● **Data to use**
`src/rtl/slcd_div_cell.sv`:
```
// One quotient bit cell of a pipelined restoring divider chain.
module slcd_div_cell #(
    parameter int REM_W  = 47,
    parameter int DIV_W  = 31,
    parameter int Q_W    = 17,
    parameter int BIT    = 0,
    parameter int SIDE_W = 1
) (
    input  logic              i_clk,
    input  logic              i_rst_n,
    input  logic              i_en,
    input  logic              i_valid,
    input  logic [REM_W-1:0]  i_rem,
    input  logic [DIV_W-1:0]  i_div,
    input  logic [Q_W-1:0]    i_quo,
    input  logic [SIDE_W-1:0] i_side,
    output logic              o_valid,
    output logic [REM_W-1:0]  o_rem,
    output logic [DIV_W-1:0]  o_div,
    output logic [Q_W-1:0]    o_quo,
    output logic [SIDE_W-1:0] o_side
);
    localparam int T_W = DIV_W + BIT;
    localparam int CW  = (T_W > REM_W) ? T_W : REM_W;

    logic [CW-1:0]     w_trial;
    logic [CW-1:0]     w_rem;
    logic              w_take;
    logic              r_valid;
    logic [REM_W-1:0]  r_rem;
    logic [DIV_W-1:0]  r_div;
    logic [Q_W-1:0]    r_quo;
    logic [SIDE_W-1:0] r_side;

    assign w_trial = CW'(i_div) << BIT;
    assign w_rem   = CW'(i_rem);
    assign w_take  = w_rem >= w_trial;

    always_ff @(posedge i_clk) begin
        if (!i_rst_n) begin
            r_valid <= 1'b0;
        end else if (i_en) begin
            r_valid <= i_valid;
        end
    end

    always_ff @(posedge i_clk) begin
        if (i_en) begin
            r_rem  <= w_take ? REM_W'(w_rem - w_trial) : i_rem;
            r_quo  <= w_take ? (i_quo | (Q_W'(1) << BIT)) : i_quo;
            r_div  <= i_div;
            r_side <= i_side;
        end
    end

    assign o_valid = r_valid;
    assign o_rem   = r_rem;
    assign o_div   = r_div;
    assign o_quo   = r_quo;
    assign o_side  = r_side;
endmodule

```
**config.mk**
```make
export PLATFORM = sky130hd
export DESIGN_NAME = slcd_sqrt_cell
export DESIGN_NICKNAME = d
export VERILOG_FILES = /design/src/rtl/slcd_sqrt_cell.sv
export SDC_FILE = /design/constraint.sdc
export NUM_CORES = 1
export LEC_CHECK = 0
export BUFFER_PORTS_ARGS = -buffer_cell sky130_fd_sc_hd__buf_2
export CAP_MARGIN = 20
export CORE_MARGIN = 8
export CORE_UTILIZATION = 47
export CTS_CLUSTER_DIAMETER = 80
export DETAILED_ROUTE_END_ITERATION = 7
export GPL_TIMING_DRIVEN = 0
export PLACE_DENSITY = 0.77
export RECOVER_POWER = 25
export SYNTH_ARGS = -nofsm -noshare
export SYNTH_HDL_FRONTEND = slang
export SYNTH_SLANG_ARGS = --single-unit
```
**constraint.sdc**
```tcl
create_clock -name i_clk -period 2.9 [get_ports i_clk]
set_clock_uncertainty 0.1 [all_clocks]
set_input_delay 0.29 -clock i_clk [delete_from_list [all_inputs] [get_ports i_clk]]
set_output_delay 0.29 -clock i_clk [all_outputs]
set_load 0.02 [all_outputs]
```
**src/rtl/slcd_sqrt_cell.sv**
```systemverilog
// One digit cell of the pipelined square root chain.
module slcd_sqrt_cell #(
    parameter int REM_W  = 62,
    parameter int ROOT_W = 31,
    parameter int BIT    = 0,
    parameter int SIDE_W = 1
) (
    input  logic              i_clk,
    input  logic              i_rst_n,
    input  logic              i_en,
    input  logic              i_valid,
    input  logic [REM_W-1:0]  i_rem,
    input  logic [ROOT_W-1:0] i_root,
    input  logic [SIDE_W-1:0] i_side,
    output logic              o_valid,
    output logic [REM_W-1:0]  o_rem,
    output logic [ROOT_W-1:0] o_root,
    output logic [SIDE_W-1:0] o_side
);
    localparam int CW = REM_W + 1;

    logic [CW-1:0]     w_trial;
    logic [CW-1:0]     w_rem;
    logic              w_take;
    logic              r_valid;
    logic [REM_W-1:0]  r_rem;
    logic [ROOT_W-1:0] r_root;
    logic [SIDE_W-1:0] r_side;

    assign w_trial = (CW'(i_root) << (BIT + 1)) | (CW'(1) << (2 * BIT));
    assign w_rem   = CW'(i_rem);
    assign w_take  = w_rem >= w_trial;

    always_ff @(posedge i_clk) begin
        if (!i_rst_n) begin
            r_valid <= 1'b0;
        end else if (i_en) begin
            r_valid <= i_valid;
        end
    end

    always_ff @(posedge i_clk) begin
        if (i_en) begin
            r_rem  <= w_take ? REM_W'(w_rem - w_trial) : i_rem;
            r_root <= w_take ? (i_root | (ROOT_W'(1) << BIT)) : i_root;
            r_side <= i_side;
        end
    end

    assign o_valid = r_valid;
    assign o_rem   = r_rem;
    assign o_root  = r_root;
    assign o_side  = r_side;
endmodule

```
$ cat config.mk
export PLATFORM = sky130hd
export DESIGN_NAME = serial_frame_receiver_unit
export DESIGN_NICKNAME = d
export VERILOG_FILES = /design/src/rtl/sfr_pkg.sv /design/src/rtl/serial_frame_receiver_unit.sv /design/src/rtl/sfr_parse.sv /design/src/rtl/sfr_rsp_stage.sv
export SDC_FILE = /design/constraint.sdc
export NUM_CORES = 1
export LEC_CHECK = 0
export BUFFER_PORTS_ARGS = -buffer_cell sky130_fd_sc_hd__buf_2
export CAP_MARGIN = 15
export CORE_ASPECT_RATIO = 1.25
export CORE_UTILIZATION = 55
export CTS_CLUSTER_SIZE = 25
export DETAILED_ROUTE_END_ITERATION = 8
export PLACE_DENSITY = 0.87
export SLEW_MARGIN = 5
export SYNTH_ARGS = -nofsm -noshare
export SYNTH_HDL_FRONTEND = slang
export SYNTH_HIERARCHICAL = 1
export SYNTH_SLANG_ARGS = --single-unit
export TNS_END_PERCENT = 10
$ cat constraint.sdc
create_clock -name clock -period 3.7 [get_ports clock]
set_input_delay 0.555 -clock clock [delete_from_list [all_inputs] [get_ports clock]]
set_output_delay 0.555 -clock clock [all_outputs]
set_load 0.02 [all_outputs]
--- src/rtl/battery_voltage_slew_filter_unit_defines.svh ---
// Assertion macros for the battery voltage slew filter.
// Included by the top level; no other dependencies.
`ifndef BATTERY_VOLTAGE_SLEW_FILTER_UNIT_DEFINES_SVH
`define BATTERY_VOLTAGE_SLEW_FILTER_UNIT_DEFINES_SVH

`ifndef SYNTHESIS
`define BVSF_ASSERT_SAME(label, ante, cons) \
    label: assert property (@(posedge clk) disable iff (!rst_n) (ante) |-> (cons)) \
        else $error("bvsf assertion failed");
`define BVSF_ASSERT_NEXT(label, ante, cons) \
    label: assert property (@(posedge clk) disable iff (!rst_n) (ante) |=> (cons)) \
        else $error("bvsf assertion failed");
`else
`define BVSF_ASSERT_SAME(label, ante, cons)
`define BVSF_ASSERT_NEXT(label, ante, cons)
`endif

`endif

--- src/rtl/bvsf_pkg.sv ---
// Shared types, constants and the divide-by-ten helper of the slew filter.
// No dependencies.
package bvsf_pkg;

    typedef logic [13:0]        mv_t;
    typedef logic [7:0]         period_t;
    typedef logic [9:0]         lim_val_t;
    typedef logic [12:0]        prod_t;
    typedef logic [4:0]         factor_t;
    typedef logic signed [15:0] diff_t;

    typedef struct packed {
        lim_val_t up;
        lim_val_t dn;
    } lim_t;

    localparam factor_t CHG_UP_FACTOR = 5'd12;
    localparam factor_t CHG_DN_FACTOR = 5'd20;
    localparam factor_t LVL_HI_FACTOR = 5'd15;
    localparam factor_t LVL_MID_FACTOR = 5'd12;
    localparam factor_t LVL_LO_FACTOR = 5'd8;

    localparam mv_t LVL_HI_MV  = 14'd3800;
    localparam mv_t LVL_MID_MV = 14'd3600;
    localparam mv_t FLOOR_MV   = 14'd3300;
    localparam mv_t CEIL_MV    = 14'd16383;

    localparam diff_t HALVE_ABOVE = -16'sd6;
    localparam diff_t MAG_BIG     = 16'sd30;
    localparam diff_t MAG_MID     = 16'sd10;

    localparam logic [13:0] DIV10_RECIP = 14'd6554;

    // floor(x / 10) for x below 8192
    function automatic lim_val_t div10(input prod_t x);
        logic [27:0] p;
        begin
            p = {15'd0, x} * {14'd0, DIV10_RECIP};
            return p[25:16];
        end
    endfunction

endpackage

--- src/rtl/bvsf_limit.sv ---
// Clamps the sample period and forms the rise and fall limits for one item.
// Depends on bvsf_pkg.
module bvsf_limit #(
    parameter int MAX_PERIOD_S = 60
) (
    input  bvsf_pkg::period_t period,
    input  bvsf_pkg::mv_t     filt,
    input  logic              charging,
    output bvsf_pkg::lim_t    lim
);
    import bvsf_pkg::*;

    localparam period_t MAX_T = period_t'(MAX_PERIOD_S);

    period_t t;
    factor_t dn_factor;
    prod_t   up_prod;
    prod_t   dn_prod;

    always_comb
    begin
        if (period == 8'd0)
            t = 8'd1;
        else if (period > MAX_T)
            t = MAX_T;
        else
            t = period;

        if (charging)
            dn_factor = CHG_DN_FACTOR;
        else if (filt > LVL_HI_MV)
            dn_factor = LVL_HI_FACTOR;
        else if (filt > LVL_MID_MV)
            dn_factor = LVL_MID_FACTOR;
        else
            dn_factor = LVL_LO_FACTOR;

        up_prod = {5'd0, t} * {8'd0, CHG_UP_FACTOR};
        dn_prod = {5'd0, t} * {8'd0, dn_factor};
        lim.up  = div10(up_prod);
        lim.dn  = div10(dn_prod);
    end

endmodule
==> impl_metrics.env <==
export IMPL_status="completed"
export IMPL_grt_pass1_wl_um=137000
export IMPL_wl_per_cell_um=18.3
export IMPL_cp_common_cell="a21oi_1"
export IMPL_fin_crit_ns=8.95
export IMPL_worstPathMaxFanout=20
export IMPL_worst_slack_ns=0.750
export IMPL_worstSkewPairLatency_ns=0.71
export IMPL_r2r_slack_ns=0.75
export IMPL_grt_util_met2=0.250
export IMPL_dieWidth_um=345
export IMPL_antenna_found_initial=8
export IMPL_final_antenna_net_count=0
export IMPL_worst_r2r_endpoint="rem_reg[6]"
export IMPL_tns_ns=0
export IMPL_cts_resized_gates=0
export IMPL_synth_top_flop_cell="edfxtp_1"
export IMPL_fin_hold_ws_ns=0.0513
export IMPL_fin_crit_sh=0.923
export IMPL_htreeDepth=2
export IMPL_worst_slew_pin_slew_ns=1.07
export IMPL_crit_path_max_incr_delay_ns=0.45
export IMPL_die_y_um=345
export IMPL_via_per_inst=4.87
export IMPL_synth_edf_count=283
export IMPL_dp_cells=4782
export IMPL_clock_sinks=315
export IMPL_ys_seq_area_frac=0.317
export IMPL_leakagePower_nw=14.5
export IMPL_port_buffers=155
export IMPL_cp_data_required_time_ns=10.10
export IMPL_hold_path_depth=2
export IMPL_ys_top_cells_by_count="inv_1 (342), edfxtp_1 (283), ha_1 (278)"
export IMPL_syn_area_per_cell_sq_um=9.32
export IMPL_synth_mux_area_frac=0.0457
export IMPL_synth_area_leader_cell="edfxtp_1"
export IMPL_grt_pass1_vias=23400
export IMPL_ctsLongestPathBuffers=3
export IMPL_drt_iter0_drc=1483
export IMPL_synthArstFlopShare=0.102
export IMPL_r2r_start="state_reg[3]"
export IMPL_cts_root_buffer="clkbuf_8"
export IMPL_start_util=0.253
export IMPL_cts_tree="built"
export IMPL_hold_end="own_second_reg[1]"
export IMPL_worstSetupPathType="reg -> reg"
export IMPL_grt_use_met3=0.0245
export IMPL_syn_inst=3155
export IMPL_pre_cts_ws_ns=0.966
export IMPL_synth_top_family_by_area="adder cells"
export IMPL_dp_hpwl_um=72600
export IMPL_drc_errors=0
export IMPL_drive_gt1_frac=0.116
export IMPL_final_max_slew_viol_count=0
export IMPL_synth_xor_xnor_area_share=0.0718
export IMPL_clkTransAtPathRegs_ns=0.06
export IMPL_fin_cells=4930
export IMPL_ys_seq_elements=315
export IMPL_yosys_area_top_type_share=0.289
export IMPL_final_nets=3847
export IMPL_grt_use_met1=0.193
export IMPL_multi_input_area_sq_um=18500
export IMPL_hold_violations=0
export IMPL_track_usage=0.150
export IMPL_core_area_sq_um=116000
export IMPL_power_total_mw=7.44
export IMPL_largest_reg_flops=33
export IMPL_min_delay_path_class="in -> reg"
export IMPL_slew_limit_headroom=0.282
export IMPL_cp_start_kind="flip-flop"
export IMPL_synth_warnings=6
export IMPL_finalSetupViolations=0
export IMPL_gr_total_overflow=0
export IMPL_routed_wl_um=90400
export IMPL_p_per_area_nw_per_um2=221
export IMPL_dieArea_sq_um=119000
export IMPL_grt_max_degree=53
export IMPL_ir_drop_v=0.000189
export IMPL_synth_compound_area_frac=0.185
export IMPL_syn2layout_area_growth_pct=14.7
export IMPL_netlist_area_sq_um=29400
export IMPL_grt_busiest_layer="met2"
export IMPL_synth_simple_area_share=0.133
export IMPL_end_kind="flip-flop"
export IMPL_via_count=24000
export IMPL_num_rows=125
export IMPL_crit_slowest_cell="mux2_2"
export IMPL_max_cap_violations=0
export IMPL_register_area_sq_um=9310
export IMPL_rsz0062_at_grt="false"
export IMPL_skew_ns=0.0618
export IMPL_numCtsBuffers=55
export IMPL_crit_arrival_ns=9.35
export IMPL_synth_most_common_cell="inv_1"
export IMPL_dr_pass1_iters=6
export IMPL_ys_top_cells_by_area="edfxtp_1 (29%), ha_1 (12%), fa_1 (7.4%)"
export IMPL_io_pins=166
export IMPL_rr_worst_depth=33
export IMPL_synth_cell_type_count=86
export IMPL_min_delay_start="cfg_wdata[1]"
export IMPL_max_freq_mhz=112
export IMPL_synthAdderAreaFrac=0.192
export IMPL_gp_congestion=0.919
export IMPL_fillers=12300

● **Try it**
Exact copies of the lines from the one holding "export IMPL_register_area_sq_um=9310" through the last line above, and only those, make up the answer.

● **Completed task**
export IMPL_register_area_sq_um=9310
export IMPL_rsz0062_at_grt="false"
export IMPL_skew_ns=0.0618
export IMPL_numCtsBuffers=55
export IMPL_crit_arrival_ns=9.35
export IMPL_synth_most_common_cell="inv_1"
export IMPL_dr_pass1_iters=6
export IMPL_ys_top_cells_by_area="edfxtp_1 (29%), ha_1 (12%), fa_1 (7.4%)"
export IMPL_io_pins=166
export IMPL_rr_worst_depth=33
export IMPL_synth_cell_type_count=86
export IMPL_min_delay_start="cfg_wdata[1]"
export IMPL_max_freq_mhz=112
export IMPL_synthAdderAreaFrac=0.192
export IMPL_gp_congestion=0.919
export IMPL_fillers=12300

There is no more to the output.